Die Karrierestatistiken von Johan Vonlanthen im Überblick

TeamsSpieleToreVorlagenTitel
1139374423 (niederländischer Meister, 2x österreichischer Meister)

Dann versuchten Sie Ihr Glück in Genf.

Vonlanthen: Genau, bei Servette traf ich das Tor endlich wieder (lacht). Wir waren lange Tabellenführer, bis es zu dem Achillessehnenriss kam. Übrigens: alle schwerwiegenden Verletzungen, die eine Operation nach sich zogen, traten auf der linken Seite auf - der Leistenbruch, der Knorpelschaden und der Achillessehnenriss.
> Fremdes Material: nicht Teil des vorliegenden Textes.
Source: an optimization exercise on an open RTL-to-GDS flow (aim: small area). Production flows keep margins and buffers that such runs may drop.
Function was checked by simulation only, so behaviour that the tests miss may differ from the original.
Power figures rest on the tool's default switching activity, not on a simulated workload.

[flow/design.v]
module I2C_MASTER(clk, reset, start, ready, sda_i, scl_i, sda_o, scl_o, send, datasend, sended, receive, datareceive, received);
localparam STATE_IDLE_0							= 6'd0;
localparam STATE_START_11						= 6'd11;
localparam STATE_WAIT_RESTART_12				= 6'd12;
localparam STATE_RESTART_13					= 6'd13;
localparam STATE_PREPARE_SEND_21				= 6'd21;
localparam STATE_SEND_22						= 6'd22;
localparam STATE_WAIT_ACK_31					= 6'd31;
localparam STATE_WAIT_GEN_ACK_32				= 6'd32;
localparam STATE_ACK_33							= 6'd33;
localparam STATE_PREPARE_RECEIVE_41			= 6'd41;
localparam STATE_RECEIVE_42					= 6'd42;
localparam STATE_PREPARE_STRETCH_51			= 6'd51;
localparam STATE_STRETCH_52					= 6'd52;
localparam STATE_PREPARE_STRETCH_53			= 6'd53;
localparam STATE_STRETCH_54					= 6'd54;
localparam STATE_PREPARE_STRETCH_55			= 6'd55;
localparam STATE_STRETCH_56					= 6'd56;
localparam STATE_PREPARE_STRETCH_57			= 6'd57;
localparam STATE_STRETCH_58					= 6'd58;
localparam STATE_STOP_63						= 6'd63;
localparam STATE_WAIT_START_10				= 6'd10;
localparam STATE_WAIT_GEN_ACK_ADR_34		= 6'd34;
localparam STATE_GEN_ACK_35					= 6'd35;
localparam STATE_PREPARE_RECEIVE_ADR_43	= 6'd43;
localparam STATE_RECEIVE_ADR_44				= 6'd44;
localparam STATE_WAIT_STOP_62					= 6'd62;
localparam SIXTEEN8								= 8'd15;
localparam EIGHTH8								= 8'd31;
localparam QUARTER8								= 8'd62;
localparam HALF8									= 8'd124;
localparam STRETCH_2								= 8'd2;
localparam ZERO8									= 8'd0;
localparam ONE8									= 8'd1;
localparam RAND8									= 8'h0F;
localparam COUNT_MAX4							= 4'd7;
localparam ZERO16									= 16'h0000;
input wire clk;					 
input wire reset;					 
input wire start;					 
output wire ready;				 
input wire sda_i;							 
input wire scl_i;							 
output wire sda_o;
output wire scl_o;
wire sda = sda_i;
wire scl = scl_i;
input	wire send;					 
input wire [7:0] datasend;		 
output wire sended;				 
input	wire receive;				 
output reg[7:0] datareceive;	 
output wire received;				 
reg zsda;						 
reg zscl;						 
reg rw;						 
reg ask;						 
reg waitSend;				 
reg waitReceive;			 
reg[3:0]	count;					 
reg[7:0]	delay;					 
reg[5:0] stateSda;				 
reg[5:0] stateScl;				 
reg	   stateStart;				 
reg receivedBit; 
reg lockReceived;
reg lockSended;
localparam START_IDLE_0	= 1'b0;
localparam START_1		= 1'b1;
assign sda_o = zsda;
assign scl_o = zscl;
assign ready = (stateSda == STATE_IDLE_0) ? 1'b1 : 1'b0;
assign sended 		= (lockSended) 	? 1'b1 : 1'b0;
assign received 	= (lockReceived) 	? 1'b1 : 1'b0;
always@(posedge clk)
begin
	if (!reset)
		begin
			stateStart	<= START_IDLE_0;
		end
	else
		begin
			if (start) 
				begin
					stateStart <= START_1;
				end
			else
				begin
					if (stateSda == STATE_START_11 || stateSda == STATE_RESTART_13)
						begin
							stateStart <= START_IDLE_0;
						end
				end
		end
end 
always@(posedge clk)
begin
	if (!reset)
		begin
			stateSda	<= STATE_IDLE_0;
			zsda	<= 1'b1;
			rw		<= 1'b0;
			ask	<= 1'b1;
			lockSended		<= 1'b0;
			lockReceived	<= 1'b0;
			count 			<= COUNT_MAX4;
			datareceive 	<= ZERO8;
			waitSend			<= 1'b0;
			waitReceive		<= 1'b0;
			receivedBit		<= 1'b1;
		end
	else
		begin
			case (stateSda)
			STATE_IDLE_0: begin
				if (stateStart == START_1) 
					begin
						stateSda <= STATE_START_11;
					end
				else
					begin
						stateSda <= STATE_IDLE_0;
					end
				zsda	<= 1'b1;							 
				count <= COUNT_MAX4;							 
				ask	<= 1'b1;							 
				lockSended		<= 1'b0;				 
				lockReceived	<= 1'b0;				 
				waitSend			<= 1'b0;				 
				waitReceive		<= 1'b0;				 
				receivedBit		<= 1'b1;
			end
			STATE_START_11: begin						 
				if (stateScl == STATE_START_11) 
					begin 								 
						stateSda <= STATE_PREPARE_SEND_21;
						rw	<=	datasend[0];				 
					end
				zsda	<= 1'b0;	
				lockSended		<= 1'b0;							 
				lockReceived	<= 1'b0;							 
			end	
			STATE_WAIT_RESTART_12: begin
				 if (stateScl == STATE_WAIT_RESTART_12) 
					begin
						stateSda <= STATE_RESTART_13;
					end
				zsda    <= 1'b1;
			end  
			STATE_RESTART_13: begin
				if (stateScl == STATE_RESTART_13) 
					begin 								 
						stateSda <= STATE_PREPARE_SEND_21;
						rw	<=	datasend[0];			 
					end
				zsda	<= 1'b0;
				lockSended		<= 1'b0;							 
				lockReceived	<= 1'b0;							 
			end    		
			STATE_PREPARE_SEND_21: begin			 
				if (stateScl == STATE_PREPARE_SEND_21) 
					begin 								 
						stateSda <= STATE_PREPARE_STRETCH_51;
						count <= count - 4'd1;		 
					end
				if (datasend[count] == 1)			 
					zsda	<= 1'b1;
				else
					zsda	<= 1'b0;
			end
			STATE_SEND_22: begin
				if (stateScl == STATE_SEND_22) 
					begin 											 
						if (count == 4'hF) 						 
							begin
								stateSda <= STATE_WAIT_ACK_31;	 
								waitSend<= 1'b0;						 
								waitReceive<= 1'b0;					 
								count <= COUNT_MAX4;
							end
						else
							stateSda <= STATE_PREPARE_SEND_21;  
					end
			end
			STATE_WAIT_GEN_ACK_32: begin
				if (waitSend == 1'b1 || waitReceive ==  1'b1)
						zsda	<= 1'b0;
				else
						zsda	<= 1'b1;
				lockReceived	<= 1'b1;								 
				if (send)										 
						waitSend <= 1'b1;
				if (receive)									 
						waitReceive <= 1'b1;
				if (stateScl == STATE_WAIT_GEN_ACK_32) 
					begin 										 
						stateSda <= STATE_PREPARE_STRETCH_55;
						ask	<= 1'b1;
					end
			end	
			STATE_WAIT_ACK_31: begin
				zsda	<= 1'b1;
				lockSended		<= 1'b1;									 
				if (send)										 
						waitSend <= 1'b1;							
				if (receive)									 
						waitReceive <= 1'b1;
				if (stateScl == STATE_WAIT_ACK_31) 
					begin 										 
						stateSda <= STATE_PREPARE_STRETCH_53;
						ask	<= 1'b1;	
					end
			end
			STATE_ACK_33: begin
				if (stateScl == STATE_ACK_33) 
					begin
						if (!ask) 
							begin									 
								if (stateStart == START_1) 
									begin
										stateSda <= STATE_WAIT_RESTART_12;
									end
								else
									begin
										if (rw)							 
											begin
												if (waitReceive)
													begin	
														waitReceive <= 1'b0;						 
														stateSda <= STATE_PREPARE_RECEIVE_41; 
													end
												else
													stateSda <= STATE_STOP_63;					 
											end
										else
											begin							 
												if (waitSend)
													begin	
														waitSend <= 1'b0;							 
														stateSda <= STATE_PREPARE_SEND_21;	 
													end
												else
													stateSda <= STATE_STOP_63;					 
											end
									end
							end
						else																	 
							stateSda <= STATE_STOP_63;
					end
				else
					begin
						if (sda == 0) 			 
							ask <= 1'b0;
					end
				lockSended		<= 1'b0;							 
				lockReceived	<= 1'b0;							 
			end 
			STATE_PREPARE_RECEIVE_41: begin	 
				if (stateScl == STATE_PREPARE_RECEIVE_41) 
					begin 						 
						stateSda <= STATE_PREPARE_STRETCH_57;
						receivedBit<= 1'b1;
					end
				zsda	<= 1'b1;
			end
			STATE_RECEIVE_42: begin
				if (stateScl == STATE_RECEIVE_42) 
					begin 								 
						if (count == 4'h0) 			 
							begin
								stateSda <= STATE_WAIT_GEN_ACK_32;
								waitSend<= 1'b0;						 
								waitReceive<= 1'b0;					 
								count <= COUNT_MAX4;
							end
						else
							begin
								stateSda <= STATE_PREPARE_RECEIVE_41;
								count <= count - 4'd1;
							end
						datareceive[count] <= receivedBit;
					end
				if (sda == 0) 							 
					begin
						receivedBit<= 1'b0;
					end
				zsda	<= 1'b1;
			end
			STATE_PREPARE_STRETCH_51: begin
				if (stateScl == STATE_PREPARE_STRETCH_51) 
				begin
					stateSda <= STATE_STRETCH_52;
				end
			end
			STATE_STRETCH_52: begin
				if (stateScl == STATE_PREPARE_SEND_21) 
				begin
					stateSda <= STATE_SEND_22;
				end
			end
			STATE_PREPARE_STRETCH_53: begin
				if (stateScl == STATE_PREPARE_STRETCH_53) 
				begin
					stateSda <= STATE_STRETCH_54;
				end
			end
			STATE_STRETCH_54: begin
				if (stateScl == STATE_WAIT_ACK_31) 
				begin
					stateSda <= STATE_ACK_33;
				end
			end
			STATE_PREPARE_STRETCH_55: begin
				if (stateScl == STATE_PREPARE_STRETCH_55) 
				begin
					stateSda <= STATE_STRETCH_56;
				end
			end
			STATE_STRETCH_56: begin
				if (stateScl == STATE_WAIT_GEN_ACK_32) 
				begin
					stateSda <= STATE_ACK_33;
				end
			end	
			STATE_PREPARE_STRETCH_57: begin
				if (stateScl == STATE_PREPARE_STRETCH_57) 
				begin
					stateSda <= STATE_STRETCH_58;
				end
			end
			STATE_STRETCH_58: begin
				if (stateScl == STATE_PREPARE_RECEIVE_41) 
				begin
					stateSda <= STATE_RECEIVE_42;
				end
			end
			STATE_STOP_63: begin	
				if (stateScl == STATE_IDLE_0)
					begin
						stateSda <= STATE_IDLE_0;
					end
				zsda	<= 1'b0;
			end
			endcase
		end
end
always@(negedge clk)
begin
	if (!reset)
		begin
			zscl	<= 1'b1;
			stateScl <= STATE_IDLE_0;
			delay <= ZERO8;
		end
	else
		begin
			case (stateSda)
			STATE_IDLE_0: begin
				zscl	<= 1'b1;
				stateScl <= STATE_IDLE_0;
				delay <= ZERO8;
			end
			STATE_START_11: begin
				if (delay == HALF8+QUARTER8) 
					begin  
						stateScl <= STATE_START_11;
						delay <= QUARTER8;
					end
				else 
					delay <= delay + ONE8;
				if (delay < HALF8)
					zscl	<= 1'b1;
				else
					zscl	<= 1'b0;
			end
			STATE_WAIT_RESTART_12: begin
				if (delay == HALF8) 
					begin 
						stateScl <= STATE_WAIT_RESTART_12;
						delay <= ZERO8;
					end
				else
					delay <= delay + ONE8;
				if (delay < QUARTER8)
					zscl	<= 1'b0;
				else
					zscl	<= 1'b1;
			end
			STATE_RESTART_13: begin
				if (delay == HALF8) 
					begin 
						stateScl <= STATE_RESTART_13;
						delay <= QUARTER8;
					end
				else
					delay <= delay + ONE8;
				if (delay < QUARTER8)
					zscl	<= 1'b1;
				else
					zscl	<= 1'b0;
			end
			STATE_STOP_63: begin
				if (delay == HALF8+HALF8) 
					begin 
						stateScl <= STATE_IDLE_0;
						delay <= ZERO8;
					end
				else
					delay <= delay + ONE8;
				if (delay < HALF8)
					zscl	<= 1'b0;
				else
					zscl	<= 1'b1;
			end
			STATE_PREPARE_SEND_21: begin
				if (delay == HALF8-STRETCH_2)
					begin 
						stateScl <= STATE_PREPARE_SEND_21;
						delay <= ZERO8;
					end
				else
					delay <= delay + ONE8;
				zscl	<= 1'b0;
			end
			STATE_WAIT_GEN_ACK_32: begin
				if (delay == HALF8-STRETCH_2) 
					begin 
						stateScl <= STATE_WAIT_GEN_ACK_32;
						delay <= ZERO8;
					end
				else
					delay <= delay + ONE8;
				zscl	<= 1'b0;
			end
			STATE_WAIT_ACK_31: begin
				if (delay == HALF8-STRETCH_2) 
					begin 
						stateScl <= STATE_WAIT_ACK_31;
						delay <= ZERO8;
					end
				else
					delay <= delay + ONE8;
				zscl	<= 1'b0;
			end
			STATE_PREPARE_RECEIVE_41: begin
				if (delay == HALF8-STRETCH_2)
					begin 
						stateScl <= STATE_PREPARE_RECEIVE_41;
						delay <= ZERO8;
					end
				else
					delay <= delay + ONE8;
				zscl	<= 1'b0;
			end
			STATE_SEND_22: begin
				if (delay == HALF8) 
					begin 
						stateScl <= STATE_SEND_22;
						delay <= ZERO8;
					end
				else
					delay <= delay + ONE8;
				zscl	<= 1'b1;
			end
			STATE_ACK_33: begin
				if (delay == HALF8) 
					begin 
						stateScl <= STATE_ACK_33;
						delay <= ZERO8;
					end
				else
					delay <= delay + ONE8;
				zscl	<= 1'b1;
			end
			STATE_RECEIVE_42: begin
				if (delay == HALF8) 
					begin 
						stateScl <= STATE_RECEIVE_42;
						delay <= ZERO8;
					end
				else
					delay <= delay + ONE8;
				zscl	<= 1'b1;
			end
			STATE_PREPARE_STRETCH_51: begin
				stateScl <= STATE_PREPARE_STRETCH_51;
				zscl	<= 1'b1;
			end
			STATE_STRETCH_52: begin
				if (scl == 1'b1) 
					begin
						stateScl <= STATE_PREPARE_SEND_21;
					end
			end
			STATE_PREPARE_STRETCH_53: begin
				stateScl <= STATE_PREPARE_STRETCH_53;
				zscl	<= 1'b1;
			end
			STATE_STRETCH_54: begin
				if (scl == 1'b1) 
					begin
						stateScl <= STATE_WAIT_ACK_31;
					end
			end
			STATE_PREPARE_STRETCH_55: begin
				stateScl <= STATE_PREPARE_STRETCH_55;
				zscl	<= 1'b1;
			end
			STATE_STRETCH_56: begin
				if (scl == 1'b1) 
					begin
						stateScl <= STATE_WAIT_GEN_ACK_32;
					end
			end
			STATE_PREPARE_STRETCH_57: begin
				stateScl <= STATE_PREPARE_STRETCH_57;
				zscl	<= 1'b1;
			end
			STATE_STRETCH_58: begin
				if (scl == 1'b1) 
					begin
						stateScl <= STATE_PREPARE_RECEIVE_41;
					end
			end
			endcase
		end
end
endmodule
Ich wäre wahrscheinlich trotzdem in Genf geblieben, aber der Verein ging pleite und stieg in die dritte Liga ab. Und dann kam meine letzte Station, Wil.

Sie haben eine bewegte Karriere hinter sich und arbeiten mittlerweile als Spielerberater. Was geben Sie Ihren Klienten mit auf den Weg?
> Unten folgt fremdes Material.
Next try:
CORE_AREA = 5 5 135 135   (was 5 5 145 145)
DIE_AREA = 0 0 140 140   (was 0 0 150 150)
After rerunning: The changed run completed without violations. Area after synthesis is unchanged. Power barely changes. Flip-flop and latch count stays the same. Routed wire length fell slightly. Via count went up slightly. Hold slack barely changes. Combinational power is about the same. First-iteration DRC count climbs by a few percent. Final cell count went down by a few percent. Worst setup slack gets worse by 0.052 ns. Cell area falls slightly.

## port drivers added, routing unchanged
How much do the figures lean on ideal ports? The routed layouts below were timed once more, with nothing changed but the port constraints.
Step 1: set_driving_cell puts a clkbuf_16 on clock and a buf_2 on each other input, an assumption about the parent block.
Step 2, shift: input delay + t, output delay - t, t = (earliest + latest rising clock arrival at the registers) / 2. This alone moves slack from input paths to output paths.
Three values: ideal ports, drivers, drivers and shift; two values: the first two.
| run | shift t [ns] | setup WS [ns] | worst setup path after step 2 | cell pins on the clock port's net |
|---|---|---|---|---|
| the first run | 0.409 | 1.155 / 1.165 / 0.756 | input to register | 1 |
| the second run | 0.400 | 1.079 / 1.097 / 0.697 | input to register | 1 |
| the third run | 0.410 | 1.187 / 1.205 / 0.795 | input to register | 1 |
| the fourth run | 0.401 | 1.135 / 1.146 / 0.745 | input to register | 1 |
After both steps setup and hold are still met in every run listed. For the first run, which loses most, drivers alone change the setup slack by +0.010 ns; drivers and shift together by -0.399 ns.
Vonlanthen: Ich achte bei den talentierten Spielern sehr auf das Umfeld, versuche zu erkennen, ob die Eltern es gut mit ihren Kindern meinen. Es geht darum, dass die Spieler auf dem Boden bleiben, immer an sich arbeiten. Sie müssen wissen, dass mit dem Job als Fußballprofi ein hohes Risiko einhergeht, es kann immer etwas passieren. Schwere Verletzungen können im schlimmsten Fall das Aus bedeuten. Aus diesem Grund vermittle ich den Spielern, dass sie vorsorgliche Maßnahmen treffen sollten. Ich spreche da aus Erfahrung.